▶ Work task: Only the lines below starting at the one containing "14050 | 0.05780 |" and ending at the one containing "-- per-stage QoR" belong in the answer, each copied exactly.

(Dataset excerpts)

- Opening Delimiter -

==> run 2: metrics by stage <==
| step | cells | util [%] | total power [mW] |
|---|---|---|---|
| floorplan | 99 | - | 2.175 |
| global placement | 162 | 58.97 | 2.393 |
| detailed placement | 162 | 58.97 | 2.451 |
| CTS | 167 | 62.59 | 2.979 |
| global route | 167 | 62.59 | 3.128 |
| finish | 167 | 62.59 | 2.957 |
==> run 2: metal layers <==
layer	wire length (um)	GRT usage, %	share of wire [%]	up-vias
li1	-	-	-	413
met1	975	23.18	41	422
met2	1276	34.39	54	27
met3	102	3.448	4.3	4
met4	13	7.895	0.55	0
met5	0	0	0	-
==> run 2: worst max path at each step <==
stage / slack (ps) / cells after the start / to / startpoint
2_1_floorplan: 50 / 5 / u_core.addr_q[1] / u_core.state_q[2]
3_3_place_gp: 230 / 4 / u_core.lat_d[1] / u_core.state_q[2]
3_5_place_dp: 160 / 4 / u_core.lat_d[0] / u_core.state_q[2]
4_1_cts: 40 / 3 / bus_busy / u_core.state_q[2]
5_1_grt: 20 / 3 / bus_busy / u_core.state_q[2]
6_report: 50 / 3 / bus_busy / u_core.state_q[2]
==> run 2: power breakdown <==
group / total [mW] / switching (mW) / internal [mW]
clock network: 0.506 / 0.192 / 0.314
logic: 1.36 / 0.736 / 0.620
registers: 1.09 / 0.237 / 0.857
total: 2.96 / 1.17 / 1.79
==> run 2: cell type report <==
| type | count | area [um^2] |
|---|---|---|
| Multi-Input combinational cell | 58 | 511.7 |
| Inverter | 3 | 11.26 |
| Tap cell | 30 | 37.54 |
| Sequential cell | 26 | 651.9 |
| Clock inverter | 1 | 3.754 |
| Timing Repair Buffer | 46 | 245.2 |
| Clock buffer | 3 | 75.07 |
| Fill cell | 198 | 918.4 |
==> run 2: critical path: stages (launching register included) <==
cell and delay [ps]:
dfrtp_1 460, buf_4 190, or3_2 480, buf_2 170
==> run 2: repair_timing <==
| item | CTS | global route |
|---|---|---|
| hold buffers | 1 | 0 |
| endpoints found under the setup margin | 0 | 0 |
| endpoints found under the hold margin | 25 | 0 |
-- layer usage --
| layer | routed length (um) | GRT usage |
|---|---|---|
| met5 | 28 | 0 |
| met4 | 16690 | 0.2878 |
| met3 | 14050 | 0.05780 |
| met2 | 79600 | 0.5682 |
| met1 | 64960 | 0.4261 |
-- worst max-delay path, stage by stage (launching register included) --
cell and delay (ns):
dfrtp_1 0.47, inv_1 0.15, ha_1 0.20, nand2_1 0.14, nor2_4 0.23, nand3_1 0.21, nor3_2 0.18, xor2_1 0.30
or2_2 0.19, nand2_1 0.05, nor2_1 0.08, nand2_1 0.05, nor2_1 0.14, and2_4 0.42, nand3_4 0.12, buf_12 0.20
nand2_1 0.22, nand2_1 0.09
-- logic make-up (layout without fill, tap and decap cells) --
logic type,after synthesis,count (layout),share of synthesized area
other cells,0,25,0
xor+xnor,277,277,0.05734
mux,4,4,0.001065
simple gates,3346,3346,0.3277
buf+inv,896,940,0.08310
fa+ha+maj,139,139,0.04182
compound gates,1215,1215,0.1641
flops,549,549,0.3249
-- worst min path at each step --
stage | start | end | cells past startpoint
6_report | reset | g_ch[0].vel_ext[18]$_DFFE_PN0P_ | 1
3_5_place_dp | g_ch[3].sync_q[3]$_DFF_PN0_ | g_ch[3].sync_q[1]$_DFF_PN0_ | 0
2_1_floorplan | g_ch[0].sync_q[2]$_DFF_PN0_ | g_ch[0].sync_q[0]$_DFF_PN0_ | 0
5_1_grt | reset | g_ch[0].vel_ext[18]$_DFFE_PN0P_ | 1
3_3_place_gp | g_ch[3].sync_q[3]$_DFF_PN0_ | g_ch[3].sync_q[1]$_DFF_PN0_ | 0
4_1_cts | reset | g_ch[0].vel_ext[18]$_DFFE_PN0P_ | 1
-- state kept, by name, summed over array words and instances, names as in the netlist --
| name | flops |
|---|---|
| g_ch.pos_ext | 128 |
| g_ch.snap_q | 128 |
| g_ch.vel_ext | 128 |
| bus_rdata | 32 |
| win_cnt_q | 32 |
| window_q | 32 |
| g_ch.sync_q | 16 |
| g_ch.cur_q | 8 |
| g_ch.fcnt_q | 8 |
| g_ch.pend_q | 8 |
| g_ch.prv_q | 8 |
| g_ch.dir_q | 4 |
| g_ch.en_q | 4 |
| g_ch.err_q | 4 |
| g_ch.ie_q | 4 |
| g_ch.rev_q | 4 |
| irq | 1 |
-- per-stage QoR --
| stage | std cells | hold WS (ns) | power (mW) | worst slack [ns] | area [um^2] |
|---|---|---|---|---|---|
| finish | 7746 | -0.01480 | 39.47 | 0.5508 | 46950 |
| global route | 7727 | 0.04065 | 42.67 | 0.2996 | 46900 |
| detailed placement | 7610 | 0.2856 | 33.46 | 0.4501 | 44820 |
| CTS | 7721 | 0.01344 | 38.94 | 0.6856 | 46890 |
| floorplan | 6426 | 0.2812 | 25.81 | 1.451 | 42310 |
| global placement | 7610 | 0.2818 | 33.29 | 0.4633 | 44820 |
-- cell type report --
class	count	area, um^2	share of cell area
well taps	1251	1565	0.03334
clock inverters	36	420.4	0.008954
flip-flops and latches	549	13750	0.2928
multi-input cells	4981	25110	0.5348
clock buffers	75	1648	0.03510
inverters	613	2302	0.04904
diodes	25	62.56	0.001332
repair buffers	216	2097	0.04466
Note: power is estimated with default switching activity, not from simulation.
$ cat config.mk
export PLATFORM = sky130hd
export DESIGN_NAME = instr_dispatch
export DESIGN_NICKNAME = d
export VERILOG_FILES = /design/src/rtl/instr_dispatch.sv
export SDC_FILE = /design/constraint.sdc
export NUM_CORES = 1
export LEC_CHECK = 0
export CORE_MARGIN = 2
export CORE_UTILIZATION = 40
export DETAILED_ROUTE_END_ITERATION = 8
export PLACE_DENSITY_LB_ADDON = 0.3
export REMOVE_ABC_BUFFERS = 1
export SETUP_SLACK_MARGIN = 0.5
export SYNTH_ARGS = -nofsm -noshare
export SYNTH_HDL_FRONTEND = slang
export SYNTH_SLANG_ARGS = --single-unit
$ cat constraint.sdc
create_clock -name clk -period 4.05 [get_ports clk]
set_input_delay 1.215 -clock clk [delete_from_list [all_inputs] [get_ports clk]]
set_output_delay 1.215 -clock clk [all_outputs]
set_load 0.05 [all_outputs]
$ cat src/rtl/instr_dispatch.sv
// Instruction dispatcher: fetches one word, decodes it and hands it to the ALU or move sequencer.
// Optional run-phase watchdog enabled with `define DISPATCH_TIMEOUT_EN (budget TIMEOUT_CYCLES).
module instr_dispatch #(
    parameter int TIMEOUT_CYCLES = 64
) (
    input  logic        clk,
    input  logic        rst,
    input  logic [15:0] instr,
    input  logic        instr_valid,
    output logic        instr_ready,
    output logic        ir_latch,
    output logic        pc_inc,
    output logic        alu_start,
    input  logic        alu_done,
    output logic        mov_start,
    input  logic        mov_done,
    output logic [3:0]  opcode,
    output logic [5:0]  param1,
    output logic [5:0]  param2,
    output logic        busy,
    output logic        halted,
    output logic        error,
    output logic [15:0] retired
);

    typedef enum logic [2:0] {IDLE, DECODE, ALU_RUN, MOV_RUN, HALT, ERR} state_t;

    state_t      state_q, state_d;
    logic [3:0]  opcode_q, opcode_d;
    logic [5:0]  param1_q, param1_d;
    logic [5:0]  param2_q, param2_d;
    logic [15:0] retired_q, retired_d;
    logic        tmo_hit;

    logic is_nop, is_halt, is_alu, is_mov;
    assign is_nop  = (opcode_q == 4'h0);
    assign is_halt = (opcode_q == 4'h8);
    assign is_alu  = opcode_q[3] && !is_halt;
    assign is_mov  = !opcode_q[3] && !is_nop;

`ifdef DISPATCH_TIMEOUT_EN
    localparam int TW = $clog2(TIMEOUT_CYCLES + 1);
    localparam logic [TW-1:0] TMO_LAST = TW'(TIMEOUT_CYCLES - 1);

    logic [TW-1:0] tmo_q, tmo_d;

    // Held at zero outside RUN, so it is already clear on RUN entry.
    always_comb begin
        tmo_d = '0;
        if (state_q == ALU_RUN || state_q == MOV_RUN)
            tmo_d = tmo_q + 1'b1;
    end

    assign tmo_hit = (tmo_q == TMO_LAST);

    always_ff @(posedge clk) begin
        if (rst) tmo_q <= '0;
        else     tmo_q <= tmo_d;
    end
`else
    assign tmo_hit = 1'b0;
`endif

    always_comb begin
        state_d     = state_q;
        opcode_d    = opcode_q;
        param1_d    = param1_q;
        param2_d    = param2_q;
        retired_d   = retired_q;
        instr_ready = 1'b0;
        ir_latch    = 1'b0;
        pc_inc      = 1'b0;
        alu_start   = 1'b0;
        mov_start   = 1'b0;
        busy        = 1'b0;
        halted      = 1'b0;
        error       = 1'b0;
        case (state_q)
            IDLE: begin
                instr_ready = 1'b1;
                if (instr_valid && !rst) begin
                    ir_latch = 1'b1;
                    opcode_d = instr[15:12];
                    param1_d = instr[11:6];
                    param2_d = instr[5:0];
                    state_d  = DECODE;
                end
            end
            DECODE: begin
                busy      = 1'b1;
                pc_inc    = 1'b1;
                alu_start = is_alu;
                mov_start = is_mov;
                if (is_nop) begin
                    state_d   = IDLE;
                    retired_d = retired_q + 16'd1;
                end else if (is_halt) state_d = HALT;
                else if (is_alu)      state_d = ALU_RUN;
                else                  state_d = MOV_RUN;
            end
            // Done on the expiry cycle still retires: it is tested before the timeout.
            ALU_RUN: begin
                busy = 1'b1;
                if (alu_done) begin
                    state_d   = IDLE;
                    retired_d = retired_q + 16'd1;
                end else if (tmo_hit) state_d = ERR;
            end
            MOV_RUN: begin
                busy = 1'b1;
                if (mov_done) begin
                    state_d   = IDLE;
                    retired_d = retired_q + 16'd1;
                end else if (tmo_hit) state_d = ERR;
            end
            HALT: halted = 1'b1;
`ifdef DISPATCH_TIMEOUT_EN
            ERR:  error = 1'b1;
`endif
            default: ;
        endcase
    end

    always_ff @(posedge clk) begin
        if (rst) begin
            state_q   <= IDLE;
            opcode_q  <= '0;
            param1_q  <= '0;
            param2_q  <= '0;
            retired_q <= '0;
        end else begin
            state_q   <= state_d;
            opcode_q  <= opcode_d;
            param1_q  <= param1_d;
            param2_q  <= param2_d;
            retired_q <= retired_d;
        end
    end

    assign opcode  = opcode_q;
    assign param1  = param1_q;
    assign param2  = param2_q;
    assign retired = retired_q;

endmodule
Word-level counts from Yosys, hierarchy flattened
Cells that the tools add are included.

Flip-flop bits (word level): 35. Input bits: 21.

Add/sub/neg operators: 1. Eq/ne operators: 9. Mux-type cells: 19. Reductions and logical operators: 15.

Operator list (number): $mux 16 (3); $pmux 16 s3 (1); $add 16x1->16 const B (1); $mux 3 (5); $pmux 3 s4 (1); $mux 1 (9); $ne 2x2->1 const B (4); $reduce_and 4->1 (2); $eq 3x2->1 const B (2); $eq 4x4->1 const B (1); $logic_not 1->1 (4); $logic_not 4->1 (1); $reduce_bool 4->1 (1); $eq 3x1->1 const B (1); $eq 3x3->1 const B (1); $logic_and 1x1->1 (3); $logic_not 3->1 (1); $reduce_bool 3->1 (1); $reduce_or 3->1 (1); $reduce_and 2->1 (1).

Logic depth before layout (Yosys ltp)
Gate-level depths: netlist of run 1.

Depth after elaboration: 7. Gate-level depth with buffers: 7. Gate-level depth less buffers: 4.

Worst setup path before layout of run 1
No wires, ideal clock.

Kind: register to output. From: register state_q[2]. To: output ir_latch. Data arrival time: 2.644 ns. Path slack: 0.191 ns. Stages on the path, launching flop included: 6. Path buffers: 3. Path through: dfxtp_1 buf_2 nor3_1 and3b_1 clkbuf_1 clkbuf_1.

Word-level cells in the longest chain between the ends: 2.

Ends and longest elaborated chain: start, declared (line 28) `state_t state_q, state_d;`; start signal, assigned (line 132) `state_q <= state_d;`; $logic_not 3->1 (line 78) `case (state_q)`; $mux 1 (line 78); end, declared (line 11) `output logic ir_latch,`.

Every way passes these cells.

Final worst setup path of run 1
From: register state_q[0]. To: output pc_inc.

Word-level cells in the longest chain between the ends: 2.

Ends and longest elaborated chain: $eq 3x1->1 (line 78); $mux 1 (line 78); end, declared (line 12) `output logic pc_inc,`.

Every way passes these cells.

- Closing Delimiter -

▶ Exercise answer:
| met3 | 14050 | 0.05780 |
| met2 | 79600 | 0.5682 |
| met1 | 64960 | 0.4261 |
-- worst max-delay path, stage by stage (launching register included) --
cell and delay (ns):
dfrtp_1 0.47, inv_1 0.15, ha_1 0.20, nand2_1 0.14, nor2_4 0.23, nand3_1 0.21, nor3_2 0.18, xor2_1 0.30
or2_2 0.19, nand2_1 0.05, nor2_1 0.08, nand2_1 0.05, nor2_1 0.14, and2_4 0.42, nand3_4 0.12, buf_12 0.20
nand2_1 0.22, nand2_1 0.09
-- logic make-up (layout without fill, tap and decap cells) --
logic type,after synthesis,count (layout),share of synthesized area
other cells,0,25,0
xor+xnor,277,277,0.05734
mux,4,4,0.001065
simple gates,3346,3346,0.3277
buf+inv,896,940,0.08310
fa+ha+maj,139,139,0.04182
compound gates,1215,1215,0.1641
flops,549,549,0.3249
-- worst min path at each step --
stage | start | end | cells past startpoint
6_report | reset | g_ch[0].vel_ext[18]$_DFFE_PN0P_ | 1
3_5_place_dp | g_ch[3].sync_q[3]$_DFF_PN0_ | g_ch[3].sync_q[1]$_DFF_PN0_ | 0
2_1_floorplan | g_ch[0].sync_q[2]$_DFF_PN0_ | g_ch[0].sync_q[0]$_DFF_PN0_ | 0
5_1_grt | reset | g_ch[0].vel_ext[18]$_DFFE_PN0P_ | 1
3_3_place_gp | g_ch[3].sync_q[3]$_DFF_PN0_ | g_ch[3].sync_q[1]$_DFF_PN0_ | 0
4_1_cts | reset | g_ch[0].vel_ext[18]$_DFFE_PN0P_ | 1
-- state kept, by name, summed over array words and instances, names as in the netlist --
| name | flops |
|---|---|
| g_ch.pos_ext | 128 |
| g_ch.snap_q | 128 |
| g_ch.vel_ext | 128 |
| bus_rdata | 32 |
| win_cnt_q | 32 |
| window_q | 32 |
| g_ch.sync_q | 16 |
| g_ch.cur_q | 8 |
| g_ch.fcnt_q | 8 |
| g_ch.pend_q | 8 |
| g_ch.prv_q | 8 |
| g_ch.dir_q | 4 |
| g_ch.en_q | 4 |
| g_ch.err_q | 4 |
| g_ch.ie_q | 4 |
| g_ch.rev_q | 4 |
| irq | 1 |
-- per-stage QoR --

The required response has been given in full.